* _Problem to work on_
Where does the word "accept" show up in the data? Please find each such line and copy it.
────
**src/rtl/inst_encoder.sv**
```systemverilog
// MIPS-I instruction encoder: mnemonic + fields -> 32-bit word, queued in a DEPTH-entry FIFO.
// Optional macro INST_ENC_DSLOT_PAD_EN appends a delay-slot nop after every branch/jump word.
module inst_encoder #(
  parameter int DEPTH = 4,
  parameter int CNT_W = 16
) (
  input  logic             clk,
  input  logic             resetn,
  input  logic             in_valid,
  output logic             in_ready,
  input  logic [5:0]       in_mnem,
  input  logic [4:0]       in_rs,
  input  logic [4:0]       in_rt,
  input  logic [4:0]       in_rd,
  input  logic [31:0]      in_imme,
  output logic             out_valid,
  input  logic             out_ready,
  output logic [31:0]      out_inst,
  output logic             err,
  output logic [CNT_W-1:0] err_cnt,
  output logic [31:0]      inst_cnt
);
  localparam int AW = $clog2(DEPTH);
  localparam int PW = AW + 1;
  localparam logic [PW-1:0] DEPTH_P = PW'(DEPTH);

  logic [31:0]      mem_q [DEPTH];
  logic [PW-1:0]    wr_ptr_q, wr_ptr_d;
  logic [PW-1:0]    rd_ptr_q, rd_ptr_d;
  logic             err_q, err_d;
  logic [CNT_W-1:0] err_cnt_q, err_cnt_d;
  logic [31:0]      inst_cnt_q, inst_cnt_d;

  logic [5:0]    funct;
  logic [5:0]    op;
  logic [4:0]    regimm_rt;
  logic [4:0]    jalr_rd;
  logic [31:0]   enc_word;
  logic          enc_legal;
  logic          enc_branch;
  logic [PW-1:0] need_slots;
  logic [PW-1:0] used_slots;
  logic [PW-1:0] free_slots;
  logic          accept;
  logic          push;
  logic          pop;
  logic          unused_imme_hi;

  assign unused_imme_hi = ^in_imme[31:26];

  // R-type function codes, indexed by mnemonic id
  always_comb begin
    funct = 6'h00;
    case (in_mnem)
      6'd0:  funct = 6'h00;
      6'd1:  funct = 6'h02;
      6'd2:  funct = 6'h03;
      6'd3:  funct = 6'h04;
      6'd4:  funct = 6'h06;
      6'd5:  funct = 6'h07;
      6'd6:  funct = 6'h20;
      6'd7:  funct = 6'h21;
      6'd8:  funct = 6'h22;
      6'd9:  funct = 6'h23;
      6'd10: funct = 6'h24;
      6'd11: funct = 6'h25;
      6'd12: funct = 6'h26;
      6'd13: funct = 6'h27;
      6'd14: funct = 6'h2A;
      6'd15: funct = 6'h2B;
      6'd16: funct = 6'h18;
      6'd17: funct = 6'h19;
      6'd18: funct = 6'h1A;
      6'd19: funct = 6'h1B;
      6'd20: funct = 6'h10;
      6'd21: funct = 6'h12;
      6'd22: funct = 6'h11;
      6'd23: funct = 6'h13;
      6'd24: funct = 6'h08;
      6'd25: funct = 6'h09;
      default: funct = 6'h00;
    endcase
  end

  // Primary opcodes for I-type and J-type mnemonics
  always_comb begin
    op = 6'h00;
    case (in_mnem)
      6'd28: op = 6'h08;
      6'd29: op = 6'h09;
      6'd30: op = 6'h0A;
      6'd31: op = 6'h0B;
      6'd32: op = 6'h0C;
      6'd33: op = 6'h0D;
      6'd34: op = 6'h0E;
      6'd35: op = 6'h0F;
      6'd36: op = 6'h04;
      6'd37: op = 6'h05;
      6'd38: op = 6'h06;
      6'd39: op = 6'h07;
      6'd44: op = 6'h02;
      6'd45: op = 6'h03;
      6'd46: op = 6'h20;
      6'd47: op = 6'h24;
      6'd48: op = 6'h21;
      6'd49: op = 6'h25;
      6'd50: op = 6'h23;
      6'd51: op = 6'h28;
      6'd52: op = 6'h29;
      6'd53: op = 6'h2B;
      default: op = 6'h00;
    endcase
  end

  always_comb begin
    regimm_rt = 5'b00000;
    case (in_mnem)
      6'd41: regimm_rt = 5'b00001;
      6'd42: regimm_rt = 5'b10000;
      6'd43: regimm_rt = 5'b10001;
      default: regimm_rt = 5'b00000;
    endcase
  end

  // jalr with no explicit link register links through $ra
  assign jalr_rd = (in_rd == 5'd0) ? 5'd31 : in_rd;

  always_comb begin
    enc_word   = 32'h0;
    enc_legal  = 1'b1;
    enc_branch = 1'b0;
    case (in_mnem)
      6'd0, 6'd1, 6'd2:
        enc_word = {6'h00, 5'd0, in_rt, in_rd, in_imme[4:0], funct};
      6'd3, 6'd4, 6'd5, 6'd6, 6'd7, 6'd8, 6'd9, 6'd10,
      6'd11, 6'd12, 6'd13, 6'd14, 6'd15:
        enc_word = {6'h00, in_rs, in_rt, in_rd, 5'd0, funct};
      6'd16, 6'd17, 6'd18, 6'd19:
        enc_word = {6'h00, in_rs, in_rt, 5'd0, 5'd0, funct};
      6'd20, 6'd21:
        enc_word = {6'h00, 5'd0, 5'd0, in_rd, 5'd0, funct};
      6'd22, 6'd23:
        enc_word = {6'h00, in_rs, 5'd0, 5'd0, 5'd0, funct};
      6'd24: begin
        enc_word   = {6'h00, in_rs, 5'd0, 5'd0, 5'd0, funct};
        enc_branch = 1'b1;
      end
      6'd25: begin
        enc_word   = {6'h00, in_rs, in_rt, jalr_rd, 5'd0, funct};
        enc_branch = 1'b1;
      end
      6'd26: enc_word = 32'h0000000C;
      6'd27: enc_word = 32'h0000000D;
      6'd28, 6'd29, 6'd30, 6'd31, 6'd32, 6'd33, 6'd34,
      6'd46, 6'd47, 6'd48, 6'd49, 6'd50, 6'd51, 6'd52, 6'd53:
        enc_word = {op, in_rs, in_rt, in_imme[15:0]};
      6'd35: enc_word = {op, 5'd0, in_rt, in_imme[15:0]};
      6'd36, 6'd37: begin
        enc_word   = {op, in_rs, in_rt, in_imme[15:0]};
        enc_branch = 1'b1;
      end
      6'd38, 6'd39: begin
        enc_word   = {op, in_rs, 5'd0, in_imme[15:0]};
        enc_branch = 1'b1;
      end
      6'd40, 6'd41, 6'd42, 6'd43: begin
        enc_word   = {6'h01, in_rs, regimm_rt, in_imme[15:0]};
        enc_branch = 1'b1;
      end
      6'd44, 6'd45: begin
        enc_word   = {op, in_imme[25:0]};
        enc_branch = 1'b1;
      end
      6'd54: enc_word = {6'h10, 5'b00000, in_rt, in_rd, 11'd0};
      6'd55: enc_word = {6'h10, 5'b00100, in_rt, in_rd, 11'd0};
      6'd56: enc_word = 32'h42000018;
      default: enc_legal = 1'b0;
    endcase
  end

  // Readiness depends only on registered occupancy, never on out_ready
  assign used_slots = wr_ptr_q - rd_ptr_q;
  assign free_slots = DEPTH_P - used_slots;
`ifdef INST_ENC_DSLOT_PAD_EN
  assign need_slots = (enc_legal && enc_branch) ? PW'(2) : PW'(1);
`else
  assign need_slots = PW'(1);
`endif
  assign in_ready  = (free_slots >= need_slots);
  assign accept    = in_valid & in_ready;
  assign push      = accept & enc_legal;
  assign out_valid = (wr_ptr_q != rd_ptr_q);
  assign pop       = out_valid & out_ready;
  assign out_inst  = out_valid ? mem_q[rd_ptr_q[AW-1:0]] : 32'h0;

  always_comb begin
    wr_ptr_d   = wr_ptr_q;
    rd_ptr_d   = rd_ptr_q;
    err_d      = accept & ~enc_legal;
    err_cnt_d  = err_cnt_q;
    inst_cnt_d = inst_cnt_q;
    if (push) begin
`ifdef INST_ENC_DSLOT_PAD_EN
      wr_ptr_d = wr_ptr_q + (enc_branch ? PW'(2) : PW'(1));
`else
      wr_ptr_d = wr_ptr_q + PW'(1);
`endif
    end
    if (pop) begin
      rd_ptr_d   = rd_ptr_q + PW'(1);
      inst_cnt_d = inst_cnt_q + 32'd1;
    end
    if (accept && !enc_legal && (err_cnt_q != {CNT_W{1'b1}}))
      err_cnt_d = err_cnt_q + CNT_W'(1);
  end

  always_ff @(posedge clk or negedge resetn) begin
    if (!resetn) begin
      wr_ptr_q   <= '0;
      rd_ptr_q   <= '0;
      err_q      <= 1'b0;
      err_cnt_q  <= '0;
      inst_cnt_q <= '0;
    end else begin
      wr_ptr_q   <= wr_ptr_d;
      rd_ptr_q   <= rd_ptr_d;
      err_q      <= err_d;
      err_cnt_q  <= err_cnt_d;
      inst_cnt_q <= inst_cnt_d;
    end
  end

  // Storage needs no reset: reads are masked until the pointers say a slot is valid
  always_ff @(posedge clk) begin
    if (push) begin
      mem_q[wr_ptr_q[AW-1:0]] <= enc_word;
`ifdef INST_ENC_DSLOT_PAD_EN
      if (enc_branch)
        mem_q[AW'(wr_ptr_q[AW-1:0] + AW'(1))] <= 32'h0;
`endif
    end
  end

  assign err      = err_q;
  assign err_cnt  = err_cnt_q;
  assign inst_cnt = inst_cnt_q;
endmodule

```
────
* _Solved exercise_
  logic          accept;
  assign accept    = in_valid & in_ready;
  assign push      = accept & enc_legal;
    err_d      = accept & ~enc_legal;
    if (accept && !enc_legal && (err_cnt_q != {CNT_W{1'b1}}))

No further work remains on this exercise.